Pakistani intelligence officials said the group’s leader, Mullah Fazlullah, and four other senior commanders were killed Wednesday in a drone strike in the Afghan province of Kunar, near the Pakistani border. The officials spoke on condition of anonymity, but Fazlullah’s death was later confirmed by the Pakistani Ministry of Defense.
The spokesman for the U.S. military in Afghanistan, Lt. Col. Martin O’Donnell, confirmed that the military had carried out a drone strike Wednesday in Kunar. He said the target was “a senior leader of a designated terrorist organization,” but he did not offer further details or confirm that Fazlullah had been killed.
In 2012, a Pakistani Taliban gunman shot Malala Yousufzai, a teenager who had been calling for more educational opportunities for girls. Yousufzai survived and received the Nobel Peace Prize in 2014.
In March, the State Department announced a $5 million reward for information leading to the arrest or capture of Fazullah.
The U.S. drone strike came as a long stretch of tension between the United States and Pakistan seemed to be easing.

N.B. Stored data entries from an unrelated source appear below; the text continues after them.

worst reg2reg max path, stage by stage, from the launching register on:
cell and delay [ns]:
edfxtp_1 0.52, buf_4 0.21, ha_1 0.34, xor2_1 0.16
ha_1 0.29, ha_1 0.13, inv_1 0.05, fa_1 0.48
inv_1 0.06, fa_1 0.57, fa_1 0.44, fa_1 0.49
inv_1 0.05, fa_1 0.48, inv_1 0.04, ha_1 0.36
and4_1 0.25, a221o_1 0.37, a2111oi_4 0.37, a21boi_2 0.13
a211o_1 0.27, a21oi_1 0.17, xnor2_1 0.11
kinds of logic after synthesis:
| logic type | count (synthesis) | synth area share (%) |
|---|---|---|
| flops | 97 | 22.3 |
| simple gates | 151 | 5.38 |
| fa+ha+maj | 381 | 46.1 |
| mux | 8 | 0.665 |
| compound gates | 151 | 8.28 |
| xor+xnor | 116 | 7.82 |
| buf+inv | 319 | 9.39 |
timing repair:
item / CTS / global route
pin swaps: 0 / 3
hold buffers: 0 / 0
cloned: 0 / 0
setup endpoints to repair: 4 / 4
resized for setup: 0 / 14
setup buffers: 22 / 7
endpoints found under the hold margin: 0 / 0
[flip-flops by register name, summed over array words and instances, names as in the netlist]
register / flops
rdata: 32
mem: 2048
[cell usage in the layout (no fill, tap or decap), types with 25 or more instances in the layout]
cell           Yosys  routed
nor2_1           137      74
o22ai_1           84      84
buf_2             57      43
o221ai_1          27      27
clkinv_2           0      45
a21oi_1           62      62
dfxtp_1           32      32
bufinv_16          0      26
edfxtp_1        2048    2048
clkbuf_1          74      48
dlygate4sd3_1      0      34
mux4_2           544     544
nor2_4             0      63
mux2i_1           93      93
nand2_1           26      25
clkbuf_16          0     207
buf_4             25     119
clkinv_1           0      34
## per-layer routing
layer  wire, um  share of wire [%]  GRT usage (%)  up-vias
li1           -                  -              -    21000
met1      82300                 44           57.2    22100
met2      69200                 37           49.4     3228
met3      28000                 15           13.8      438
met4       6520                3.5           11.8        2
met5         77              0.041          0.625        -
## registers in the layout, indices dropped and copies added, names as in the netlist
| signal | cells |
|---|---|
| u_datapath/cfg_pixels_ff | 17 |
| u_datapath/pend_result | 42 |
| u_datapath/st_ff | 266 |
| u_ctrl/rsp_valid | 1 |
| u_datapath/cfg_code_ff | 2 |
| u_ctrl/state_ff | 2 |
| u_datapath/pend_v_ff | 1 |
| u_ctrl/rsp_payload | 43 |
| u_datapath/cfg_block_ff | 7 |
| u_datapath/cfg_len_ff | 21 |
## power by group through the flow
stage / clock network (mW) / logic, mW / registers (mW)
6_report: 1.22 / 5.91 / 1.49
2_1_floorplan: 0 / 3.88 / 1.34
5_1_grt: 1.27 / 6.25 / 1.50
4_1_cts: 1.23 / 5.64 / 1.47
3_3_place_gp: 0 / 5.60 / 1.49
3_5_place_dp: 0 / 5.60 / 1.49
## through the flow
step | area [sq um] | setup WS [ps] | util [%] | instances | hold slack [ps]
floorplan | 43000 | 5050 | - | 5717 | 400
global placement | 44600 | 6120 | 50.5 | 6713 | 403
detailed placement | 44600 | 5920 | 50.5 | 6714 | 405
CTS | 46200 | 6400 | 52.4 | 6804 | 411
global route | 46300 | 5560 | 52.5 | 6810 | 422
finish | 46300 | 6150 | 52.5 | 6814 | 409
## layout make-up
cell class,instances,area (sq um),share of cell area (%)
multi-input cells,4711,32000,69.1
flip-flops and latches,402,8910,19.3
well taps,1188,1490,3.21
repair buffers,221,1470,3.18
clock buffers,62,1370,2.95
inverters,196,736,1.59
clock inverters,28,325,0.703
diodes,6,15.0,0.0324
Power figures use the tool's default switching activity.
`src/hprs_pkg.sv`:
```
`default_nettype none
// ============================================================================
// hprs_pkg
// Shared types and codes for the hazard-pointer retire/scan engine.
// ============================================================================
package hprs_pkg;

    localparam int CMD_W    = 1;
    localparam int THREAD_W = 3;
    localparam int SLOT_W   = 4;
    localparam int THRESH_W = 6;
    localparam int COUNT_W  = 7;
    localparam logic [THRESH_W-1:0] THRESH_RESET = 6'd32;

    typedef enum logic [CMD_W-1:0] {
        CMD_RETIRE = 1'b0,
        CMD_HAZARD = 1'b1
    } cmd_t;

endpackage : hprs_pkg
`default_nettype wire

```
`src/hprs_front.sv`:
```
`default_nettype none
// ============================================================================
// hprs_front
// Command front end: takes commands, writes the hazard table directly and
// forwards retires to the back end through a two-entry queue.
// ============================================================================
module hprs_front #(
    parameter int HAZARD_SLOTS = 16,
    parameter int ADDR_BITS    = 48
) (
    input  wire logic                          clk,
    input  wire logic                          rst_n,
    input  wire logic                          start,
    output logic                               busy,
    input  wire logic [hprs_pkg::CMD_W-1:0]    cmd,
    input  wire logic [hprs_pkg::THREAD_W-1:0] thread,
    input  wire logic [ADDR_BITS-1:0]          node_addr,
    input  wire logic [hprs_pkg::SLOT_W-1:0]   slot,
    input  wire logic [ADDR_BITS-1:0]          hazard_value,
    input  wire logic                          scan_active,
    output logic [HAZARD_SLOTS*ADDR_BITS-1:0]  hazards,
    output logic                               q_valid,
    output logic [hprs_pkg::THREAD_W-1:0]      q_thread,
    output logic [ADDR_BITS-1:0]               q_addr,
    input  wire logic                          q_pop
);
    import hprs_pkg::*;

    localparam int HW = (HAZARD_SLOTS > 1) ? $clog2(HAZARD_SLOTS) : 1;

    logic [ADDR_BITS-1:0]  haz_reg [HAZARD_SLOTS];
    logic [1:0]            cnt_reg;
    logic [THREAD_W-1:0]   qt_reg [2];
    logic [ADDR_BITS-1:0]  qa_reg [2];
    logic                  accept;
    logic                  push;

    // Hazard writes must not race a scan in flight; queue must have room.
    assign busy   = scan_active || (cnt_reg != 2'd0);
    assign accept = start && !busy;
    assign push   = accept && (cmd_t'(cmd) == CMD_RETIRE);

    always_ff @(posedge clk or negedge rst_n)
    begin
        if (!rst_n)
        begin
            for (int i = 0; i < HAZARD_SLOTS; i++)
            begin
                haz_reg[i] <= '0;
            end
        end
        else if (accept && cmd_t'(cmd) == CMD_HAZARD
                 && 32'(slot) < HAZARD_SLOTS)
        begin
            haz_reg[HW'(slot)] <= hazard_value;
        end
    end

    always_comb
    begin
        for (int i = 0; i < HAZARD_SLOTS; i++)
        begin
            hazards[i*ADDR_BITS +: ADDR_BITS] = haz_reg[i];
        end
    end

    always_ff @(posedge clk or negedge rst_n)
    begin
        if (!rst_n)
        begin
            cnt_reg <= 2'd0;
        end
        else
        begin
            unique case ({push, q_pop && q_valid})
                2'b10:   cnt_reg <= cnt_reg + 2'd1;
                2'b01:   cnt_reg <= cnt_reg - 2'd1;
                default: cnt_reg <= cnt_reg;
            endcase
        end
    end

    always_ff @(posedge clk)
    begin
        if (q_pop && q_valid)
        begin
            qt_reg[0] <= qt_reg[1];
            qa_reg[0] <= qa_reg[1];
        end
        if (push)
        begin
            if (cnt_reg == 2'd0 || (cnt_reg == 2'd1 && q_pop))
            begin
                qt_reg[0] <= thread;
                qa_reg[0] <= node_addr;
            end
            else
            begin
                qt_reg[1] <= thread;
                qa_reg[1] <= node_addr;
            end
        end
    end

    assign q_valid  = cnt_reg != 2'd0;
    assign q_thread = qt_reg[0];
    assign q_addr   = qa_reg[0];

    a_no_overflow: assert property (@(posedge clk) disable iff (!rst_n)
        cnt_reg <= 2'd2) else $error("queue overflow");
    a_busy_q: assert property (@(posedge clk) disable iff (!rst_n)
        q_valid |-> busy) else $error("accept with queued retire");
    a_push_idle: assert property (@(posedge clk) disable iff (!rst_n)
        push |=> q_valid) else $error("push lost");

endmodule : hprs_front
`default_nettype wire

```
$ cat config.mk
export PLATFORM = sky130hd
export DESIGN_NAME = binned_heating_runtime_accumulator_core
export DESIGN_NICKNAME = d
export VERILOG_FILES = /design/src/hdl/bhra_pkg.sv /design/src/hdl/bhra_div.sv /design/src/hdl/bhra_store.sv /design/src/hdl/binned_heating_runtime_accumulator_core.sv
export SDC_FILE = /design/constraint.sdc
export NUM_CORES = 2
export LEC_CHECK = 0
export BUFFER_PORTS_ARGS = -buffer_cell sky130_fd_sc_hd__buf_2
export CAP_MARGIN = 20
export CORE_UTILIZATION = 45
export DETAILED_ROUTE_END_ITERATION = 12
export SLEW_MARGIN = 30
export SYNTH_ARGS = -nofsm -noshare
export SYNTH_HDL_FRONTEND = slang
export SYNTH_HIERARCHICAL = 1
export SYNTH_SLANG_ARGS = --single-unit
$ cat constraint.sdc
create_clock -name aclk -period 9.95 [get_ports aclk]
set_input_delay 0.4975 -clock aclk [delete_from_list [all_inputs] [get_ports aclk]]
set_output_delay 0.4975 -clock aclk [all_outputs]
set_load 0.01 [all_outputs]
$ cat src/hdl/bhra_pkg.sv
package bhra_pkg;

    // Shared divider sizing: longest dividend is degree-seconds times 32
    localparam int DIV_DVD_W = 53;
    localparam int DIV_DSR_W = 34;
    localparam int DIV_CNT_W = 6;

    // Quotient bits produced per division kind
    localparam logic [DIV_CNT_W-1:0] STEPS_BUCKET = 6'd12;
    localparam logic [DIV_CNT_W-1:0] STEPS_RATIO  = 6'd53;

    localparam logic [11:0] SECONDS_PER_HOUR = 12'd3600;

    // Degree-hours by reciprocal: ds / 3600 = ((ds >> 4) * ceil(2^52 / 225)) >> 52,
    // exact for every 44-bit operand; the product is built from four 22 x 23 bit terms
    localparam int          HOUR_OP_W  = 44;
    localparam int          HOUR_HALF  = 22;
    localparam int          HOUR_PP_W  = 45;
    localparam int          HOUR_ACC_W = 89;
    localparam int          HOUR_SHIFT = 52;
    localparam logic [44:0] HOUR_RECIP = 45'h1234_5678_9ABD;

    // Field widths
    localparam int TEMP_W  = 12;
    localparam int WIDTH_W = 10;
    localparam int GAP_W   = 16;
    localparam int TIME_W  = 32;
    localparam int DSEC_W  = 48;
    localparam int LOW_W   = 18;
    localparam int DH_W    = 37;
    localparam int RATIO_W = 16;
    localparam int PROD_W  = 28;

    // Configuration register indexes
    localparam logic [1:0] CFG_MIN_TEMP = 2'd0;
    localparam logic [1:0] CFG_WIDTH    = 2'd1;
    localparam logic [1:0] CFG_MAX_GAP  = 2'd2;

    typedef struct packed {
        logic                 start;
        logic [DIV_CNT_W-1:0] steps;
        logic [DIV_DVD_W-1:0] dividend;
        logic [DIV_DSR_W-1:0] divisor;
    } div_req_t;

    typedef struct packed {
        logic                 done;
        logic [DIV_DVD_W-1:0] quotient;
    } div_rsp_t;

endpackage

$ cat src/hdl/bhra_div.sv
module bhra_div
    import bhra_pkg::*;
(
    input  logic     aclk,
    input  logic     aresetn,
    input  div_req_t req,
    output div_rsp_t rsp
);

    logic [DIV_DSR_W-1:0] rem_reg, rem_next;
    logic [DIV_DVD_W-1:0] dvd_reg, dvd_next;
    logic [DIV_DVD_W-1:0] quo_reg, quo_next;
    logic [DIV_CNT_W-1:0] cnt_reg, cnt_next;
    logic                 busy_reg, busy_next;
    logic                 done_reg, done_next;
    logic [DIV_DSR_W:0]   trial;
    logic                 fits;

    // One restoring step: bring down the next dividend bit, subtract if it fits
    assign trial = {rem_reg, dvd_reg[DIV_DVD_W-1]};
    assign fits  = trial >= {1'b0, req.divisor};

    always_comb begin
        rem_next  = rem_reg;
        dvd_next  = dvd_reg;
        quo_next  = quo_reg;
        cnt_next  = cnt_reg;
        busy_next = busy_reg;
        done_next = 1'b0;
        if (req.start) begin
            rem_next  = '0;
            dvd_next  = req.dividend;
            quo_next  = '0;
            cnt_next  = req.steps;
            busy_next = 1'b1;
        end else if (busy_reg) begin
            rem_next = fits ? DIV_DSR_W'(trial - {1'b0, req.divisor})
                            : trial[DIV_DSR_W-1:0];
            dvd_next = {dvd_reg[DIV_DVD_W-2:0], 1'b0};
            quo_next = {quo_reg[DIV_DVD_W-2:0], fits};
            cnt_next = cnt_reg - 1'b1;
            if (cnt_reg == DIV_CNT_W'(1)) begin
                busy_next = 1'b0;
                done_next = 1'b1;
            end
        end
    end

    always_ff @(posedge aclk) begin
        if (!aresetn) begin
            busy_reg <= 1'b0;
            done_reg <= 1'b0;
            cnt_reg  <= '0;
        end else begin
            busy_reg <= busy_next;
            done_reg <= done_next;
            cnt_reg  <= cnt_next;
        end
    end

    always_ff @(posedge aclk) begin
        rem_reg <= rem_next;
        dvd_reg <= dvd_next;
        quo_reg <= quo_next;
    end

    assign rsp.done     = done_reg;
    assign rsp.quotient = quo_reg;

endmodule

$ cat src/hdl/bhra_store.sv
module bhra_store
    import bhra_pkg::*;
#(
    parameter int BUCKETS = 16,
    parameter int IDX_W   = 4
) (
    input  logic              aclk,
    input  logic              aresetn,
    input  logic [IDX_W-1:0]  rd_addr,
    output logic [TIME_W-1:0] rd_runtime,
    output logic [DSEC_W-1:0] rd_dsec,
    input  logic              wr_en,
    input  logic [IDX_W-1:0]  wr_addr,
    input  logic [TIME_W-1:0] wr_runtime,
    input  logic [DSEC_W-1:0] wr_dsec
);

    logic [TIME_W-1:0]  rt_mem [BUCKETS];
    logic [DSEC_W-1:0]  ds_mem [BUCKETS];
    logic [BUCKETS-1:0] valid_reg;
    logic [TIME_W-1:0]  rt_q_reg;
    logic [DSEC_W-1:0]  ds_q_reg;
    logic               hit_reg;

    // Write port
    always_ff @(posedge aclk) begin
        if (wr_en) begin
            rt_mem[wr_addr] <= wr_runtime;
            ds_mem[wr_addr] <= wr_dsec;
        end
    end

    // Mark written entries; reset makes every entry read as zero
    always_ff @(posedge aclk) begin
        if (!aresetn) begin
            valid_reg <= '0;
        end else if (wr_en) begin
            valid_reg[wr_addr] <= 1'b1;
        end
    end

    // Registered read port
    always_ff @(posedge aclk) begin
        rt_q_reg <= rt_mem[rd_addr];
        ds_q_reg <= ds_mem[rd_addr];
        hit_reg  <= valid_reg[rd_addr];
    end

    assign rd_runtime = hit_reg ? rt_q_reg : '0;
    assign rd_dsec    = hit_reg ? ds_q_reg : '0;

endmodule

The U.S. administration had been increasing pressure on Pakistan until recently, accusing the country of doing too little to help stop the Afghan Taliban’s long insurgency. But in recent months, officials say, the two countries have been cooperating more in hopes of persuading the Afghan Taliban to join peace talks.
Days before the U.S. drone strike, Pakistan’s army chief, Gen. Qamar Javed Bajwa, visited Kabul to discuss the Afghan peace process and counterterrorism cooperation.
The Pakistani Taliban have not yet confirmed Fazlullah’s death, which has been incorrectly reported before.
The Pakistani Taliban movement, or Tehrik-i-Taliban Pakistan, is an umbrella organization loosely uniting up to 30 groups of Pakistani militants along the tribal areas bordering Afghanistan.
Officially founded in 2007 to attack the Pakistani government and security forces, it waged a campaign of wanton violence across the country for years.
Under increasing pressure from the military, the group began splintering in 2013. Fazlullah took the leadership of the main branch in November of that year, a week after Hakimullah Mehsud, the organization’s previous leader, was killed in a drone strike in the North Waziristan region of Pakistan.